Gov. Abbott's defunding of the Legislature is unconstitutional
When Gov. Greg Abbott defunded the Texas Legislature with his budget veto, he did something that had never been done before in Texas. The governor erased another branch of government, overtly violating the Texas Constitution, which mandates a strict balance of power among the three branches.
The Legislature’s budget, including elected representatives, senators, staff, and support departments like the Legislative Reference Library, runs out August 31. Abbott erased its next two-year budget which starts September 1.
Abbott has promised to approve restoration of the budget before the end of August as long as lawmakers do exactly what he tells them to do. And, what he’s told them to do is pass a bill that takes away Texans voting rights.
Yes, that’s right. The head of the executive branch defunded the legislative branch and will restore its budget only if lawmakers take away your right to vote.
During the Legislature’s regular session, which ended May 31, House Democrats defeated the pernicious, anti-democracy SB7, by walking out just before the deadline to pass it. They denied the House the quorum necessary to do business.
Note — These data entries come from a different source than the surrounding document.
File: src/rtl/multicycle_muldiv.sv
// Iterative multiply/divide unit with its HI/LO register pair.
// Shift-add multiply or restoring divide, one step per clock, sign-fixed at the end.
module multicycle_muldiv #(
  parameter int WIDTH = 32,
  parameter int CNT_W = $clog2(WIDTH) + 1
) (
  input  logic             CLK,
  input  logic             RST,
  input  logic             start,
  input  logic [1:0]       op,
  input  logic [WIDTH-1:0] a,
  input  logic [WIDTH-1:0] b,
  input  logic             hi_we,
  input  logic             lo_we,
  input  logic [WIDTH-1:0] wdata,
  output logic             busy,
  output logic             done,
  output logic             dz,
  output logic [WIDTH-1:0] hi,
  output logic [WIDTH-1:0] lo
);

  typedef enum logic [1:0] {S_IDLE, S_CALC, S_FIX, S_DONE} state_t;

  state_t               state_q, state_d;
  logic [CNT_W-1:0]     cnt_q, cnt_d;
  logic                 is_div_q, is_div_d;
  logic                 sign_a_q, sign_a_d;
  logic                 sign_b_q, sign_b_d;
  logic                 bz_q, bz_d;
  logic                 dz_q, dz_d;
  logic [WIDTH-1:0]     opnd_q, opnd_d;
  logic [WIDTH-1:0]     rem_q, rem_d;
  logic [2*WIDTH-1:0]   acc_q, acc_d;
  logic [WIDTH-1:0]     hi_q, hi_d;
  logic [WIDTH-1:0]     lo_q, lo_d;

  logic                 idle_or_done, accept, last_iter;
  logic                 sa_in, sb_in;
  logic [WIDTH-1:0]     abs_a, abs_b;
  logic [WIDTH:0]       mul_sum;
  logic [WIDTH:0]       div_shift;
  logic                 div_ge;
  logic [WIDTH-1:0]     div_diff;
  logic [2*WIDTH-1:0]   prod_fix;
  logic [WIDTH-1:0]     quo_fix, rem_fix;

  assign idle_or_done = (state_q == S_IDLE) || (state_q == S_DONE);
  assign accept       = idle_or_done && start;
  assign last_iter    = (cnt_q == CNT_W'(WIDTH - 1));

  // Signed ops work on magnitudes; unsigned ops carry zero sign bits so no fix-up happens.
  assign sa_in = op[0] & a[WIDTH-1];
  assign sb_in = op[0] & b[WIDTH-1];
  assign abs_a = sa_in ? -a : a;
  assign abs_b = sb_in ? -b : b;

  // Multiply: acc = {partial product, remaining multiplier bits}, shifted right each step.
  assign mul_sum = {1'b0, acc_q[2*WIDTH-1:WIDTH]}
                 + {1'b0, (acc_q[0] ? opnd_q : {WIDTH{1'b0}})};

  // Divide: acc[WIDTH-1:0] shifts the dividend out MSB-first while quotient bits shift in.
  assign div_shift = {rem_q, acc_q[WIDTH-1]};
  assign div_ge    = div_shift >= {1'b0, opnd_q};
  assign div_diff  = div_shift[WIDTH-1:0] - opnd_q;

  assign prod_fix = (sign_a_q ^ sign_b_q) ? -acc_q : acc_q;
  assign quo_fix  = (sign_a_q ^ sign_b_q) ? -acc_q[WIDTH-1:0] : acc_q[WIDTH-1:0];
  assign rem_fix  = sign_a_q ? -rem_q : rem_q;

  // NOTE: every signal driven in always_comb gets a default first, so no latch is inferred.
  always_comb begin
    state_d = state_q;
    case (state_q)
      S_IDLE:  if (start) state_d = S_CALC;
      S_CALC:  if (last_iter) state_d = S_FIX;
      S_FIX:   state_d = S_DONE;
      S_DONE:  state_d = start ? S_CALC : S_IDLE;
      default: state_d = S_IDLE;
    endcase
    busy = (state_q == S_CALC) || (state_q == S_FIX);
    done = (state_q == S_DONE);
  end

  always_comb begin
    cnt_d    = cnt_q;
    is_div_d = is_div_q;
    sign_a_d = sign_a_q;
    sign_b_d = sign_b_q;
    bz_d     = bz_q;
    dz_d     = dz_q;
    opnd_d   = opnd_q;
    rem_d    = rem_q;
    acc_d    = acc_q;
    hi_d     = hi_q;
    lo_d     = lo_q;

    if (accept) begin
      is_div_d = op[1];
      sign_a_d = sa_in;
      sign_b_d = sb_in;
      bz_d     = (b == '0);
      dz_d     = 1'b0;
      cnt_d    = '0;
      rem_d    = '0;
      opnd_d   = op[1] ? abs_b : abs_a;
      acc_d    = {{WIDTH{1'b0}}, (op[1] ? abs_a : abs_b)};
    end else if (idle_or_done) begin
      if (hi_we) hi_d = wdata;
      if (lo_we) lo_d = wdata;
    end

    if (state_q == S_CALC) begin
      cnt_d = cnt_q + 1'b1;
      if (is_div_q) begin
        rem_d = div_ge ? div_diff : div_shift[WIDTH-1:0];
        acc_d = {acc_q[2*WIDTH-1:WIDTH], acc_q[WIDTH-2:0], div_ge};
      end else begin
        acc_d = {mul_sum, acc_q[WIDTH-1:1]};
      end
    end

    // A zero divisor leaves rem = |a|, so rem_fix already restores the original a.
    if (state_q == S_FIX) begin
      if (is_div_q) begin
        hi_d = rem_fix;
        lo_d = bz_q ? {WIDTH{1'b1}} : quo_fix;
        dz_d = bz_q;
      end else begin
        hi_d = prod_fix[2*WIDTH-1:WIDTH];
        lo_d = prod_fix[WIDTH-1:0];
      end
    end
  end

  // NOTE: sequential state uses non-blocking assignments so every register samples pre-edge values.
  always_ff @(posedge CLK or posedge RST) begin
    if (RST) begin
      state_q  <= S_IDLE;
      cnt_q    <= '0;
      is_div_q <= 1'b0;
      sign_a_q <= 1'b0;
      sign_b_q <= 1'b0;
      bz_q     <= 1'b0;
      dz_q     <= 1'b0;
      opnd_q   <= '0;
      rem_q    <= '0;
      acc_q    <= '0;
      hi_q     <= '0;
      lo_q     <= '0;
    end else begin
      state_q  <= state_d;
      cnt_q    <= cnt_d;
      is_div_q <= is_div_d;
      sign_a_q <= sign_a_d;
      sign_b_q <= sign_b_d;
      bz_q     <= bz_d;
      dz_q     <= dz_d;
      opnd_q   <= opnd_d;
      rem_q    <= rem_d;
      acc_q    <= acc_d;
      hi_q     <= hi_d;
      lo_q     <= lo_d;
    end
  end

  assign dz = dz_q;
  assign hi = hi_q;
  assign lo = lo_q;

endmodule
Abbott called a special session of the Legislature to begin on July 8, 2021. The Constitution limits special session to 30 days or less.
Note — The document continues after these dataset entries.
==> config.mk <==
export PLATFORM = sky130hd
export DESIGN_NAME = lcd_frame_refresher_flat
export DESIGN_NICKNAME = d
export VERILOG_FILES = /design/src/rtl/lcd_frame_refresher_if.sv /design/src/rtl/lcd_frame_refresher.sv /design/src/flat_wrapper.sv
export SDC_FILE = /design/constraint.sdc
export NUM_CORES = 1
export LEC_CHECK = 0
export ABC_AREA = 1
export BUFFER_PORTS_ARGS = -buffer_cell sky130_fd_sc_hd__buf_2
export CAP_MARGIN = 40
export CORE_UTILIZATION = 45
export CTS_BUF_LIST = sky130_fd_sc_hd__clkbuf_2 sky130_fd_sc_hd__clkbuf_4 sky130_fd_sc_hd__clkbuf_8
export CTS_CLUSTER_SIZE = 12
export DETAILED_ROUTE_END_ITERATION = 16
export PLACE_DENSITY = 0.59
export SLEW_MARGIN = 20
export SYNTH_ARGS = -nofsm -noshare
export SYNTH_HDL_FRONTEND = slang
export SYNTH_SLANG_ARGS = --single-unit
==> constraint.sdc <==
create_clock -name clk -period 4.4 [get_ports clk]
set_input_delay 0.66 -clock clk [delete_from_list [all_inputs] [get_ports clk]]
set_output_delay 0.66 -clock clk [all_outputs]
set_load 0.01 [all_outputs]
This is Abbott’s plan: The Legislature will pass a supplementary appropriation restoring its budget, and Abbott will sign it before September 1 as long as lawmakers do what he’s told them to do. The Legislature will get its money while Abbott puffs up like a mini-Trump and claims his all-powerful demands won the day.
The trouble is, Abbott burned up the state constitution to do it. This isn’t a no harm, no foul escapade. A governor cannot be allowed to erase a branch of government under any circumstances. The judiciary could be next. If a precedent is created allowing the executive to eliminate the Legislature, there is no longer a reason to have a Legislature.
Abbott’s claims he is punishing lawmakers because they walked out and didn’t finish their work. That is ridiculous. There have been quorum breaks as long as quorums have been required in legislative bodies, at least since the 17th Century.
Back in 1901, the Texas House of Representatives broke quorum to kill a bill. They disappeared into the audience of a comic opera then visiting Austin. The theater manager was told not to admit the sergeant-at-arms should he show up to retrieve the lawmakers. A subsequent legislative investigation of the episode found that “no member of this House was guilty of any conduct unbecoming a gentleman and a Representative of Texas.”
Abbott may consider that lawmakers are working only when they are doing what he, their superior, orders them to do. In this instance, the Democratic lawmakers who broke quorum to defeat a racist assault on voting rights were working hard on our behalf.
Abbott should restore the Legislature’s budget before any other work is done in the upcoming special session and, in a bill signing statement, formally admit his veto was unconstitutional. That might restore confidence in the constitutional balance of powers, even if it won’t undo the harm to lawmakers and staffers, who would have suffered with worry for weeks knowing their jobs might disappear in September.